▶ **Your instructions**: Only one stretch of the data below should be repeated: the lines from the line containing "B -> run C)" through the line containing "Taking run B", inclusive, exactly as they are.

Excerpted data START

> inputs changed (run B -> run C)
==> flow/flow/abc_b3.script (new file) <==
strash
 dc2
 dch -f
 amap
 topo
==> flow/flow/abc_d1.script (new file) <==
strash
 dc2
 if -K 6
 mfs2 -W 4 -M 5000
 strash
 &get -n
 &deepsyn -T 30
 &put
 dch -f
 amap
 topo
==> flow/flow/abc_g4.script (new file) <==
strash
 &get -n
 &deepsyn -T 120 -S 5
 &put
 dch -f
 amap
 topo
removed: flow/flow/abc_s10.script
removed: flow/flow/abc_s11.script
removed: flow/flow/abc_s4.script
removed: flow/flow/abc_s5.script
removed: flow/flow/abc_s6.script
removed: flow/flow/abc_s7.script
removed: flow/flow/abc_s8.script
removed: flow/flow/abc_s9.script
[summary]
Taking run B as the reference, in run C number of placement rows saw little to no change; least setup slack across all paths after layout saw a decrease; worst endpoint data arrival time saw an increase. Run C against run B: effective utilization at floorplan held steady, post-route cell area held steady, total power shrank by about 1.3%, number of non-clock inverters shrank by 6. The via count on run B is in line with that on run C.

Excerpted data END
Excerpted data START

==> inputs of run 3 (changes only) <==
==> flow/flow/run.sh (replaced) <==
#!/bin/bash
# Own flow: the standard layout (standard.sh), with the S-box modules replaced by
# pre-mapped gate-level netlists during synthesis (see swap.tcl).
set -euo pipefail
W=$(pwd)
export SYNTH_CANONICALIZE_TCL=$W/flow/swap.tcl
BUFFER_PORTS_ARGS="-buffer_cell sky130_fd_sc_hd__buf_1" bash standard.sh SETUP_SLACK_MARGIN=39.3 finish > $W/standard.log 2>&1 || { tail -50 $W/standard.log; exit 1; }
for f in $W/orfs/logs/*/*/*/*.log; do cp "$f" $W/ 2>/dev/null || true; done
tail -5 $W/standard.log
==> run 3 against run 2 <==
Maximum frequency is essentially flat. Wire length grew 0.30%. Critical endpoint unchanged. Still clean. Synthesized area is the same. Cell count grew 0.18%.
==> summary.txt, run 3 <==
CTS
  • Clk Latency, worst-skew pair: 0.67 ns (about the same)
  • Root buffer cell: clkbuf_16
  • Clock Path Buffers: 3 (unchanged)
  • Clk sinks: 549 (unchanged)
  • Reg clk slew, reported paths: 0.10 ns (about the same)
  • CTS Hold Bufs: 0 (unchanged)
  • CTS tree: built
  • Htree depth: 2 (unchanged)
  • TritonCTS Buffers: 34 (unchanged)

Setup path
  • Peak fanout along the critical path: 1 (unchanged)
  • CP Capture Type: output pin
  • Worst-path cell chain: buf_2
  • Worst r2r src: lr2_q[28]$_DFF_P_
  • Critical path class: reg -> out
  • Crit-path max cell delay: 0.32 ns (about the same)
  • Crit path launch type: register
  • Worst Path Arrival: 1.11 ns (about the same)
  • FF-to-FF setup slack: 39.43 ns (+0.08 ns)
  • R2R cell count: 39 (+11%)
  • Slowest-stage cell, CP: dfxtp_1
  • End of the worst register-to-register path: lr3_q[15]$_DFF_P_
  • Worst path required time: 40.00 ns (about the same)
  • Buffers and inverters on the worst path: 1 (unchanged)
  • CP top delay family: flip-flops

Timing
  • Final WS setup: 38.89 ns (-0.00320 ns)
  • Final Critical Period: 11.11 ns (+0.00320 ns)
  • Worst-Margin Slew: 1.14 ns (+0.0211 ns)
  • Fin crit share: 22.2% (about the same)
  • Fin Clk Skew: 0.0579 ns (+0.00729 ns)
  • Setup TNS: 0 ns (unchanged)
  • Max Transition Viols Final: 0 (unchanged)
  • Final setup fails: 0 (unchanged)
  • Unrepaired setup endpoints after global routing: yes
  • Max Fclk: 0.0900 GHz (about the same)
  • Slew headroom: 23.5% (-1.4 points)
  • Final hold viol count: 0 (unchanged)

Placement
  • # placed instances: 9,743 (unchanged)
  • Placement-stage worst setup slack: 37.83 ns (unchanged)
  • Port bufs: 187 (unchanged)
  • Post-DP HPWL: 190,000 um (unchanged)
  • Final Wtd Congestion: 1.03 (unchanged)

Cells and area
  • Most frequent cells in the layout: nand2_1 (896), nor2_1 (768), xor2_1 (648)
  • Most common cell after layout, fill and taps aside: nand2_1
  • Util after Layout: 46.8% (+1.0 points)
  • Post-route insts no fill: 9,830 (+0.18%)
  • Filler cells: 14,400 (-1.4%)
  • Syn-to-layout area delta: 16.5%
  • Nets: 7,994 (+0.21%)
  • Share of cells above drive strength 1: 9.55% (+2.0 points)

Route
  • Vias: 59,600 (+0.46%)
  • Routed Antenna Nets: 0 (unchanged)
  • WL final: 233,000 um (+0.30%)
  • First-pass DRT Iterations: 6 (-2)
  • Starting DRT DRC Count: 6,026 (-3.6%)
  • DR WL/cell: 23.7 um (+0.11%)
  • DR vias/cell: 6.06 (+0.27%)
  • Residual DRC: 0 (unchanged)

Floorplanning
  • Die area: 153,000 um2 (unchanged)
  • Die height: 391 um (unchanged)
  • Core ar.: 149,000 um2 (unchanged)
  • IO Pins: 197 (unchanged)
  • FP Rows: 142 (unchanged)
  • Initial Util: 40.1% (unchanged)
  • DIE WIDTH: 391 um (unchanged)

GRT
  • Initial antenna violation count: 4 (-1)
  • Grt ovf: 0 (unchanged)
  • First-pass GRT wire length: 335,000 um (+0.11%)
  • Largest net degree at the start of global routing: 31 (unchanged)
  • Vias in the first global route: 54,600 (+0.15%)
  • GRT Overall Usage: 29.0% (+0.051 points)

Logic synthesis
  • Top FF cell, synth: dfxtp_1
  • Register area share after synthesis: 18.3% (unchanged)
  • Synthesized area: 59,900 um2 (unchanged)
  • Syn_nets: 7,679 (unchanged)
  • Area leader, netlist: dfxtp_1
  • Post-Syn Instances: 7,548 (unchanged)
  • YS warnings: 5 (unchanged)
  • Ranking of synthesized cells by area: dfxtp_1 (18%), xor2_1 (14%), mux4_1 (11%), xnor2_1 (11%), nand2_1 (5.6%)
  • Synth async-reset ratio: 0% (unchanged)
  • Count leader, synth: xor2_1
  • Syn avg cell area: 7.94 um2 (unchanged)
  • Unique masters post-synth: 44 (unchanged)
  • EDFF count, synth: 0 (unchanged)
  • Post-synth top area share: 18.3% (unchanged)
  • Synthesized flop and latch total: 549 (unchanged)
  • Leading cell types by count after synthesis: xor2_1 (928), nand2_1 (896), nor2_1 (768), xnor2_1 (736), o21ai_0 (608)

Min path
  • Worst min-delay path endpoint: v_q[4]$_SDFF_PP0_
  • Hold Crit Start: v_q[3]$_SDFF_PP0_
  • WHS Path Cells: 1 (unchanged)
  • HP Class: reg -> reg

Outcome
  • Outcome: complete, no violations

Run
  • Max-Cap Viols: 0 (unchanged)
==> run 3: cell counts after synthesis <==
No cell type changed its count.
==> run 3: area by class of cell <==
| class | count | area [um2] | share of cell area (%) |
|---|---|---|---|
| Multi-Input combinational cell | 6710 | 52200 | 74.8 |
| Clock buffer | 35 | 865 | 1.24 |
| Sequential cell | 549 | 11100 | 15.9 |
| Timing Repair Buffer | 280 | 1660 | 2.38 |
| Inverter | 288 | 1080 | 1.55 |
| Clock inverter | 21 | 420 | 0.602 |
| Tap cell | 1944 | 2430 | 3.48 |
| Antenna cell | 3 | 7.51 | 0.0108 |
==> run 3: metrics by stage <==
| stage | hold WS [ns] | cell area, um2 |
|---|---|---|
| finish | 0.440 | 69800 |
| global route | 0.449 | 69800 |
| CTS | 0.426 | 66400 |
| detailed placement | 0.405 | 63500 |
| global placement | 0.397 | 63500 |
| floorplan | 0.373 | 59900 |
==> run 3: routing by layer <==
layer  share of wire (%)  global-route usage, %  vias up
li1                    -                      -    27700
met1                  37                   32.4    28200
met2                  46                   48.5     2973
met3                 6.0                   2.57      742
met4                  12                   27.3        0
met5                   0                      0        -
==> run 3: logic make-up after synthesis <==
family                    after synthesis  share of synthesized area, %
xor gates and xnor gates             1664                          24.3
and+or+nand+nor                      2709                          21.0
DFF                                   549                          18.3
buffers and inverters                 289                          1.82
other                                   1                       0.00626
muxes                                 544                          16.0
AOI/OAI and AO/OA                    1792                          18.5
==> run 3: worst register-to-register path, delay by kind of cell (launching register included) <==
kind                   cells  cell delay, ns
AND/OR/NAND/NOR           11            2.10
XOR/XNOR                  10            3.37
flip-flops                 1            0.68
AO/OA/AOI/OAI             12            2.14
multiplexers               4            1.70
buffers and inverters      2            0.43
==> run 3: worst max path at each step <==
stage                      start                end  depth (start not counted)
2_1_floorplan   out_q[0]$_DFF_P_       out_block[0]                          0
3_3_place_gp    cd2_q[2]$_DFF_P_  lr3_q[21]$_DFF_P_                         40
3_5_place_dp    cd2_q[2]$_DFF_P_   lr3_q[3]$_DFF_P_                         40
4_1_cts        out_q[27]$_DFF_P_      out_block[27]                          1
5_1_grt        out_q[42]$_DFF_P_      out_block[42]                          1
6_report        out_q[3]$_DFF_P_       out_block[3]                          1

Excerpted data END
Excerpted data START

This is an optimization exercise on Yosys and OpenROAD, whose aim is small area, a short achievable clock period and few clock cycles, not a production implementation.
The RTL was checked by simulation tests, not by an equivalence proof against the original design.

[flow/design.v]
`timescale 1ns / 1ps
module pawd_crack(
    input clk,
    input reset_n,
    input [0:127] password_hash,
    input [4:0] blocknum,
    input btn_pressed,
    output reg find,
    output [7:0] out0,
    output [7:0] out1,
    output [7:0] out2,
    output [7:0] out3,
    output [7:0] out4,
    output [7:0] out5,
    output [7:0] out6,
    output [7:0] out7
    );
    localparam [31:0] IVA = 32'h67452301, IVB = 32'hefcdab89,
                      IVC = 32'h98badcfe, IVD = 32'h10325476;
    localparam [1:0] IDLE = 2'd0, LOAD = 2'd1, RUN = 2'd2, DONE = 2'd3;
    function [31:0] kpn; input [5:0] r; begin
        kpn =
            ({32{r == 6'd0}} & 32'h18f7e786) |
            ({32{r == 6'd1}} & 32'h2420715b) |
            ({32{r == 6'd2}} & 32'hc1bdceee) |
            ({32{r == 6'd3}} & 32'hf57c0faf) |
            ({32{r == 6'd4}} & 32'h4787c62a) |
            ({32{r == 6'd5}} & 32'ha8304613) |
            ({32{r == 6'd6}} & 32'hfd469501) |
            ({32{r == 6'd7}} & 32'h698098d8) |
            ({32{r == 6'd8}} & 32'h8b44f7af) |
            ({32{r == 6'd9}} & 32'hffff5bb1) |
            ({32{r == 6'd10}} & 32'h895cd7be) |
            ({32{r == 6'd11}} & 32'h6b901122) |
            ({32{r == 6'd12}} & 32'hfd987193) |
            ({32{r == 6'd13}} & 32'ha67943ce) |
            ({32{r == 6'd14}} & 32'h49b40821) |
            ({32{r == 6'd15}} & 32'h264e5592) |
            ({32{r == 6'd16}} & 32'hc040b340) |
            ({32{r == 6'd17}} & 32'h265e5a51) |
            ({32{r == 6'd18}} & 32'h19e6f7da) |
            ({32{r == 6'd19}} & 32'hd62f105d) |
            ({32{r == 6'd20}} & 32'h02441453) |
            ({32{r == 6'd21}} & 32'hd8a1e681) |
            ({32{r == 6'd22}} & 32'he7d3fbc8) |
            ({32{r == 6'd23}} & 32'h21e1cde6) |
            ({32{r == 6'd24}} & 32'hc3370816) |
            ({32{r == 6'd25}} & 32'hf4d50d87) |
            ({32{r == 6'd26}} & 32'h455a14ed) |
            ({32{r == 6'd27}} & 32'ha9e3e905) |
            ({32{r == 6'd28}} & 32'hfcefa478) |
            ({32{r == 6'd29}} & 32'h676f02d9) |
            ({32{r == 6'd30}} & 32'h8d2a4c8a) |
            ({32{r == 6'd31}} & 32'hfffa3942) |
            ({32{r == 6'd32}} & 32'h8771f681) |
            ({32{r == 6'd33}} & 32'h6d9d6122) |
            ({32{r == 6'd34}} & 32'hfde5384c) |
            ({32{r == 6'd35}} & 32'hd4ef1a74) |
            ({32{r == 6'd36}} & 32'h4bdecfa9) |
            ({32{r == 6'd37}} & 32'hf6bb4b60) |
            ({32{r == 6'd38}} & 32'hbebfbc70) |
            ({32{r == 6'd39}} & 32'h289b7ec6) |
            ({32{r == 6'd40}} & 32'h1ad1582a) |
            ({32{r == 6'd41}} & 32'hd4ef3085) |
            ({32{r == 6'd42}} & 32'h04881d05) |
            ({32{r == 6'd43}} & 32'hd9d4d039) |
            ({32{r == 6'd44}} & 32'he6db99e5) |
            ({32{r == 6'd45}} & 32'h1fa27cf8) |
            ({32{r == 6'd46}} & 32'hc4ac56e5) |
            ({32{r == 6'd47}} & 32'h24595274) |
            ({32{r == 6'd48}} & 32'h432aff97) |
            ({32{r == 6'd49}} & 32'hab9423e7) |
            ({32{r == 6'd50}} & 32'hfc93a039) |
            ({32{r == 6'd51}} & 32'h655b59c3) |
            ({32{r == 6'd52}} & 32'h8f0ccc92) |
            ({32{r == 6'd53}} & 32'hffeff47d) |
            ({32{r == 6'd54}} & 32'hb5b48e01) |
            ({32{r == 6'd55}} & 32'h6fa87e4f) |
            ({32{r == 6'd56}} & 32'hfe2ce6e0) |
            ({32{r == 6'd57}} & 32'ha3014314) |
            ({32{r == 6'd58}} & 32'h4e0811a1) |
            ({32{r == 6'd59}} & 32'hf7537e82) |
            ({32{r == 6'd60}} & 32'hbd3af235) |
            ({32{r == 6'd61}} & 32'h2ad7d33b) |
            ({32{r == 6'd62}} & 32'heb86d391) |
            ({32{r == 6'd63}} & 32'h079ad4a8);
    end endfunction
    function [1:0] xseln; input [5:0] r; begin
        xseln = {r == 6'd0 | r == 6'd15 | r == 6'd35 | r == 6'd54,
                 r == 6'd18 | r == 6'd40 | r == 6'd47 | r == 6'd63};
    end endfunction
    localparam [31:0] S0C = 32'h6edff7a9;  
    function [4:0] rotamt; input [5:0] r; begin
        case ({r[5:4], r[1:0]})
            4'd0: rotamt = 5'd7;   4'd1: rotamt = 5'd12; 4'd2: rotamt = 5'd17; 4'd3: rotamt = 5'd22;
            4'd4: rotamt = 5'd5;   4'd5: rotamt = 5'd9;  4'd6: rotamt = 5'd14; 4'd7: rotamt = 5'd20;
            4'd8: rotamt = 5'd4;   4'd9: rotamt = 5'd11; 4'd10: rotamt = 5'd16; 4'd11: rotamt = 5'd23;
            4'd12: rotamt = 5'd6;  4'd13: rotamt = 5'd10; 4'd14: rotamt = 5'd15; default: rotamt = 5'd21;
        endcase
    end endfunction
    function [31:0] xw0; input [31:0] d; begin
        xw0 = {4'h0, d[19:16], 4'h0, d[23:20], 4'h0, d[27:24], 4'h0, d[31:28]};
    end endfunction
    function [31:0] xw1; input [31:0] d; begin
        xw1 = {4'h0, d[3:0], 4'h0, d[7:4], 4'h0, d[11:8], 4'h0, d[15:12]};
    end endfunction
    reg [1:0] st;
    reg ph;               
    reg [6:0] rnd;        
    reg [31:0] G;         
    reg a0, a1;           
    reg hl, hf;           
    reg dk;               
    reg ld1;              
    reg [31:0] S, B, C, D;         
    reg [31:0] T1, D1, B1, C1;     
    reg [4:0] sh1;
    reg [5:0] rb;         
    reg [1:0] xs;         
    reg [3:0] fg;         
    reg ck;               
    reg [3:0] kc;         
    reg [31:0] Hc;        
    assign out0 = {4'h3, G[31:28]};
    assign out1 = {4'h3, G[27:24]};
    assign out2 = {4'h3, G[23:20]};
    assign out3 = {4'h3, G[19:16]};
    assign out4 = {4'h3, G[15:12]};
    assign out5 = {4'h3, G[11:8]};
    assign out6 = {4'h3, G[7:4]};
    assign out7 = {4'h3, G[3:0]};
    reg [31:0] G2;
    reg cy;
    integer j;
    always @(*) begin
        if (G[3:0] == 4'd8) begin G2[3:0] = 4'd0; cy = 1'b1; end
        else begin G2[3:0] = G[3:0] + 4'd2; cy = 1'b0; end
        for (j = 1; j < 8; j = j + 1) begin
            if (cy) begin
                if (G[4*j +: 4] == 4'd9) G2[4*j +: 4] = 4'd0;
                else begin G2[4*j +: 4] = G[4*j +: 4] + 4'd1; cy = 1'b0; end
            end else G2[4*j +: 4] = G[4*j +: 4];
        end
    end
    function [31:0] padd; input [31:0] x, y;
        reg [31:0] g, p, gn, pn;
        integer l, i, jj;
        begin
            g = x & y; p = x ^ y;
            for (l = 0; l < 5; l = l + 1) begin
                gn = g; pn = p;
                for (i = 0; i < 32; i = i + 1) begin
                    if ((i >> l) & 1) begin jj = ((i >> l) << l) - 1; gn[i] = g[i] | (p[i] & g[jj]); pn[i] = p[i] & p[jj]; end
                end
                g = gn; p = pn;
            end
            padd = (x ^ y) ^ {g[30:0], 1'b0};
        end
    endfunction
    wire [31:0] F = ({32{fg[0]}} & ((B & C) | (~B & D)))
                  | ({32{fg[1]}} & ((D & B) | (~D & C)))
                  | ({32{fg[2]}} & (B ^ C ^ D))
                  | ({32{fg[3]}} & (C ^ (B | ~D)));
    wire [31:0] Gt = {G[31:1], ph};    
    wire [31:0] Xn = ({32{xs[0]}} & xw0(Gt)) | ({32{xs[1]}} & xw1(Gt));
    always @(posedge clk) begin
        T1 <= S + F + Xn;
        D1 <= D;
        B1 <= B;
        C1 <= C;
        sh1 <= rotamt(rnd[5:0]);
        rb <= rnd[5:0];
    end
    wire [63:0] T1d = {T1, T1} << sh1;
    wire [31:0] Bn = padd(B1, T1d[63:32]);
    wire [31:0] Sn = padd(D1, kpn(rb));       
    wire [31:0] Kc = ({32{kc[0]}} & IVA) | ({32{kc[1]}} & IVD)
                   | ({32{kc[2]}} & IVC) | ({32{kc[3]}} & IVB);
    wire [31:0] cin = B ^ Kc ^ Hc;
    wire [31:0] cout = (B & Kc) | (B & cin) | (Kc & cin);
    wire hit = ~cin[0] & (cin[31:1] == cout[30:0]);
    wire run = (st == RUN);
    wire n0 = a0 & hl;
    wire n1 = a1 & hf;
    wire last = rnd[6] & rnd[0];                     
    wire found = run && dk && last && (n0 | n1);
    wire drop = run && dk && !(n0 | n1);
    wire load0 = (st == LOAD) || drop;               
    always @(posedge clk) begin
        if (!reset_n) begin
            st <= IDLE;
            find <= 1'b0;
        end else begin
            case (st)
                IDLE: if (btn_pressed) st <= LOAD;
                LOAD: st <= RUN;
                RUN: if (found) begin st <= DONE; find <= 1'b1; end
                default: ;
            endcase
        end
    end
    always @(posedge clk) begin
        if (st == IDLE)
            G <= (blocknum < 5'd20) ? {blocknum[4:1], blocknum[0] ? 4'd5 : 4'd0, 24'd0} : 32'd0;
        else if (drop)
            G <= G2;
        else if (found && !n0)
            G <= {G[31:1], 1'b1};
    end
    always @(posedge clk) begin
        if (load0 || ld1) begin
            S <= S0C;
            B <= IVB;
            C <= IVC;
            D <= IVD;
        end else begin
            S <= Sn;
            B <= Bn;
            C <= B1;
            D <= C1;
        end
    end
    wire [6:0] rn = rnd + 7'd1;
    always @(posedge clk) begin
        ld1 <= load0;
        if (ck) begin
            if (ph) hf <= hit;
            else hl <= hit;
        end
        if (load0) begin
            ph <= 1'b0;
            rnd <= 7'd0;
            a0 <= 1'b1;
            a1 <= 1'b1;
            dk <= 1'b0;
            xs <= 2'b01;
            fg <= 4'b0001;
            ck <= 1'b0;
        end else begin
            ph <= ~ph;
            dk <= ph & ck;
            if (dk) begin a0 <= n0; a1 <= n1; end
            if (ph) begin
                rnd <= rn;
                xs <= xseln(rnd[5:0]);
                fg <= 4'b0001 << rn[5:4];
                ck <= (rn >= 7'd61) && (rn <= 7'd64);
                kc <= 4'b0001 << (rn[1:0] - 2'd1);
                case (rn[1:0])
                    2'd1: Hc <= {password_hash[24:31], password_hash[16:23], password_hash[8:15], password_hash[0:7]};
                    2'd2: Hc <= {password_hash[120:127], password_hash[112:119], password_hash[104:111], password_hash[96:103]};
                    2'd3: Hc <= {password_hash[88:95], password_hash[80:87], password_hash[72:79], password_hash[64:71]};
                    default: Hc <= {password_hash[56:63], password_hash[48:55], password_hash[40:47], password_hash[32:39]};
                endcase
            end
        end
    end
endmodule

Excerpted data END

▶ **Result for this task**:
> inputs changed (run B -> run C)
==> flow/flow/abc_b3.script (new file) <==
strash
 dc2
 dch -f
 amap
 topo
==> flow/flow/abc_d1.script (new file) <==
strash
 dc2
 if -K 6
 mfs2 -W 4 -M 5000
 strash
 &get -n
 &deepsyn -T 30
 &put
 dch -f
 amap
 topo
==> flow/flow/abc_g4.script (new file) <==
strash
 &get -n
 &deepsyn -T 120 -S 5
 &put
 dch -f
 amap
 topo
removed: flow/flow/abc_s10.script
removed: flow/flow/abc_s11.script
removed: flow/flow/abc_s4.script
removed: flow/flow/abc_s5.script
removed: flow/flow/abc_s6.script
removed: flow/flow/abc_s7.script
removed: flow/flow/abc_s8.script
removed: flow/flow/abc_s9.script
[summary]
Taking run B as the reference, in run C number of placement rows saw little to no change; least setup slack across all paths after layout saw a decrease; worst endpoint data arrival time saw an increase. Run C against run B: effective utilization at floorplan held steady, post-route cell area held steady, total power shrank by about 1.3%, number of non-clock inverters shrank by 6. The via count on run B is in line with that on run C.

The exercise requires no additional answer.